The love affair the heads of the Environmental Protection Agency (EPA) have demonstrated with executives of high-polluting industries in recent years is as repulsive and indecent as the cringe-worthy season finales of “The Bachelor” and “The Bachelorette.”

In the season finale of the Trump administration, the agency on Wednesday published a final rule that exempts from greenhouse gas emissions regulations any stationary source whose industrywide GHG emissions don’t exceed 3 percent of total U.S. GHG emissions.

The EPA’s argument: Anything below this 3 percent threshold does not “contribute significantly to dangerous air pollution.” In practice, this gives high-polluting sectors—such as oil and natural gas, iron and steel manufacturers, and industrial facilities—a free pass under Section 111(b) of the Clean Air Act, a key provision that regulates greenhouse gas emissions. Power plants, however, did not receive a final rose and are not exempt.

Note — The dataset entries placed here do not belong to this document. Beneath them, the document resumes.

== the baseline ==
// cpu_8b
module cpu_8b(
    input wire clk,
    input wire rst,
    output wire halt,
    output wire mem_we,
    output wire [7:0] mem_addr,
    output wire [7:0] mem_wdata,
    input wire [7:0] mem_rdata
);
    wire [7:0] mem_d_i;
    wire [7:0] mem_d_o;
    assign mem_wdata = mem_d_i;
    assign mem_d_o = mem_rdata;
    wire [2:0] alu_opcode;
    wire [7:0] alu_a;
    wire [7:0] alu_b;
    wire a_we;
    wire [7:0] a_reg_i;
    wire [7:0] a_reg_o;
    wire b_we;
    wire [7:0] b_reg_i;
    wire [7:0] b_reg_o;
    wire alu_we;
    wire [7:0] alu_res_next;
    wire [7:0] alu_res;
    wire zf_we;
    wire zf_next;
    wire zf;
    wire ir_we;
    wire [7:0] instr;
    wire [2:0] next_state;
    wire [2:0] state;
    wire pc_we;
    wire [7:0] pc_next;
    wire [7:0] pc;
    wire alu_sel_a;
    wire alu_sel_b;
    wire a_sel;
    wire b_sel;
    wire mem_sel;
    wire [7:0] offset_addr;
    wire addr_sel;
    wire [7:0] addr_offset_zext;
    wire [3:0] addr_offset;
    wire [3:0] pc_offset;
    wire [7:0] pc_offset_zext;
    wire [7:0] inc_pc;
    wire [7:0] new_pc;
    wire pc_sel;
    wire [7:0] jmp_reg_val;
    wire pc_jmp_sel;
    control_unit cpu_control(
        .instr(instr),
        .state(state),
        .zf(zf),
        .reset(rst),
        .next_state(next_state),
        .pc_we(pc_we),
        .pc_sel(pc_sel),
        .pc_jmp_sel(pc_jmp_sel),
        .pc_offset(pc_offset),
        .addr_sel(addr_sel),
        .addr_offset(addr_offset),
        .mem_sel(mem_sel),
        .mem_we(mem_we),
        .alu_opcode(alu_opcode),
        .alu_sel_a(alu_sel_a),
        .alu_sel_b(alu_sel_b),
        .alu_we(alu_we),
        .zf_we(zf_we),
        .ir_we(ir_we),
        .a_sel(a_sel),
        .a_we(a_we),
        .b_sel(b_sel),
        .b_we(b_we),
        .halt(halt)
    );
    alu alu_unit(
        .opcode(alu_opcode),
        .a(alu_a),
        .b(alu_b),
        .y(alu_res_next),
        .zf(zf_next)
    );
    register #(.WIDTH(8)) a_register(
        .clk(clk),
        .rst(rst),
        .we(a_we),
        .d(a_reg_i),
        .q(a_reg_o)
    );
    register #(.WIDTH(8)) b_register(
        .clk(clk),
        .rst(rst),
        .we(b_we),
        .d(b_reg_i),
        .q(b_reg_o)
    );
    register #(.WIDTH(8)) alu_register(
        .clk(clk),
        .rst(rst),
        .we(alu_we),
  ...
For scale: roughly 570 cells after synthesis, about 47 flip-flops.
Settings: LEC_CHECK=0, ABC_AREA=1, CAP_MARGIN=20, CORE_ASPECT_RATIO=1.4, CORE_MARGIN=2, CORE_UTILIZATION=72, CTS_CLUSTER_DIAMETER=221, CTS_CLUSTER_SIZE=98, SETUP_SLACK_MARGIN=1.29, SLEW_MARGIN=20, TNS_END_PERCENT=5; clock period 4.32 ns.
run.sh (not shown) runs the stock make flow with config.mk's settings and CLKGATE_MAP_FILE=.
[inputs] the candidate vs the baseline
==> flow/config.mk <==
export PLATFORM = sky130hd
export DESIGN_NAME = cpu_8b
export DESIGN_NICKNAME = cpu_8b
export VERILOG_FILES = /design/flow/design.v
export SDC_FILE = /design/flow/constraint.sdc
export NUM_CORES = 4
export LEC_CHECK = 0
export CAP_MARGIN = 20
export CORE_MARGIN = 2
export CORE_UTILIZATION = 60
export SETUP_SLACK_MARGIN = 1.13
export SLEW_MARGIN = 20
==> flow/constraint.sdc <==
create_clock -name core_clock -period 3.88 [get_ports {clk}]
set_input_delay 0.7760 -clock core_clock [delete_from_list [all_inputs] [get_ports {clk}]]
set_output_delay 0.7760 -clock core_clock [all_outputs]
set_load 0.01 [all_outputs]
--- outcome ---
The candidate -> stages 100% | layout checks FAIL | setup timing. Comparing the candidate and the baseline, the lower standard-cell row count is on the candidate. Where setup slack is concerned, the baseline is better than the candidate. Delta(global placement routability congestion, the candidate - the baseline) > 0. Summary of the candidate over the baseline: area of the synthesized netlist per yosys stat has decreased; clock share of power now sits higher.

========
Starting RTL as in the previous note.
export LEC_CHECK = 0
export ABC_AREA = 1
export CAP_MARGIN = 40
export CORE_MARGIN = 2
export CORE_UTILIZATION = 68
export CTS_CLUSTER_DIAMETER = 105
export CTS_CLUSTER_SIZE = 74
export SETUP_SLACK_MARGIN = -0.01
export SLEW_MARGIN = 20
create_clock -name core_clock -period 3.0 [get_ports {clk}]
The starting point finished but failed the layout checks on setup timing.
Next try:
==> flow/config.mk (replaced) <==
export PLATFORM = sky130hd
export DESIGN_NAME = cpu_8b
export DESIGN_NICKNAME = cpu_8b
export VERILOG_FILES = /design/flow/design.v
export SDC_FILE = /design/flow/constraint.sdc
export NUM_CORES = 4
export LEC_CHECK = 0
export CAP_MARGIN = 20
export CORE_MARGIN = 2
export CORE_UTILIZATION = 40
export SLEW_MARGIN = 20
==> flow/constraint.sdc (replaced) <==
create_clock -name core_clock -period 4.8 [get_ports {clk}]
set_input_delay 0.9600 -clock core_clock [delete_from_list [all_inputs] [get_ports {clk}]]
set_output_delay 0.9600 -clock core_clock [all_outputs]
set_load 0.01 [all_outputs]
Result: The changed run produced a clean layout. Worst hold slack got worse by 0.039 ns. Utilization falls by 44 points. Setup slack improves by 0.56 ns. Clock power fell by 41%. Clock skew hardly moves. Die area increases by 65%. Wire length shrinks by 36%. Clock-buffer cell count came out higher by 1. Power decreases by 50%.
Next try:
--- a/flow/config.mk
+++ b/flow/config.mk
@@ -7,5 +7,8 @@
 export LEC_CHECK = 0
+export ABC_AREA = 1
 export CAP_MARGIN = 20
 export CORE_MARGIN = 2
-export CORE_UTILIZATION = 40
+export CORE_UTILIZATION = 72
+export CTS_CLUSTER_DIAMETER = 221
+export CTS_CLUSTER_SIZE = 98
 export SLEW_MARGIN = 20
==> flow/constraint.sdc (replaced) <==
create_clock -name core_clock -period 4.32 [get_ports {clk}]
set_input_delay 0.8640 -clock core_clock [delete_from_list [all_inputs] [get_ports {clk}]]
set_output_delay 0.8640 -clock core_clock [all_outputs]
set_load 0.01 [all_outputs]
After rerunning: Sequential power climbs by about 14%. Sequential share of layout area climbs by 0.28 points. Worst setup slack got worse by 0.11 ns. Flip-flop count is unchanged. Die size drops by about 43%. Power climbs by about 23%. Cell area drops by about 1.2%.
Next try:
--- a/flow/config.mk
+++ b/flow/config.mk
@@ -10,5 +10,4 @@
 export CORE_MARGIN = 2
-export CORE_UTILIZATION = 72
-export CTS_CLUSTER_DIAMETER = 221
-export CTS_CLUSTER_SIZE = 98
+export CORE_UTILIZATION = 69
+export SETUP_SLACK_MARGIN = 0.48
 export SLEW_MARGIN = 20
==> flow/constraint.sdc (replaced) <==
create_clock -name core_clock -period 3.31 [get_ports {clk}]
set_input_delay 0.6620 -clock core_clock [delete_from_list [all_inputs] [get_ports {clk}]]
set_output_delay 0.6620 -clock core_clock [all_outputs]
set_load 0.01 [all_outputs]
After rerunning:
- Now the flow did not get past global routing (5_1_grt)
- synthesized area does not change
- die size went up by 4.1%
- synthesized cell count stays the same
Next try:
--- a/flow/config.mk
+++ b/flow/config.mk
@@ -10,4 +10,6 @@
 export CORE_MARGIN = 2
-export CORE_UTILIZATION = 69
-export SETUP_SLACK_MARGIN = 0.48
+export CORE_UTILIZATION = 68
+export CTS_CLUSTER_DIAMETER = 103
+export CTS_CLUSTER_SIZE = 78
+export PLACE_DENSITY_LB_ADDON = 0.2
 export SLEW_MARGIN = 20
==> flow/constraint.sdc (replaced) <==
create_clock -name core_clock -period 3.59 [get_ports {clk}]
set_input_delay 0.7180 -clock core_clock [delete_from_list [all_inputs] [get_ports {clk}]]
set_output_delay 0.7180 -clock core_clock [all_outputs]
set_load 0.01 [all_outputs]
With this change the flow produced a clean layout.
Synthesized area stays the same.
Die area went up by 1.4%.
Synthesized cell count stays the same.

The EPA slithered the rule into the Federal Register without a public comment period just days before the inauguration of President-elect Joe Biden, in a final snake move to hamstring a planned multitrillion-dollar initiative to combat climate change. But anybody that views this as surprising or “the most shocking season yet” is sadly naïve to the long history of this love affair.

As just one example, thousands of damning emails released to the public in 2017 revealed just how chummy of a relationship former EPA Administrator Scott Pruitt’s office had with certain oil and gas companies. But these emails were old news even then, going back to Pruitt’s time as a state attorney general. In fact, a Pulitzer Prize-winning investigative report by The New York Times in 2014 revealed how attorneys general in at least a dozen states had developed alliances with energy companies.

Pruitt ultimately resigned from the EPA in 2018 after facing several federal investigations over a series of ethical lapses. His replacement, Andrew Wheeler—a former lobbyist for coal companies—has proven to be just as steadfast about decimating the agency and rolling back regulations intended to protect public health and the environment.

Biden’s campaign promised “the most aggressive climate agenda ever put forth by a leading U.S. presidential candidate.” I really hope that to be the case, because the EPA’s relationship with high-polluting industries is nothing but toxic for all other parties involved and needs to end now.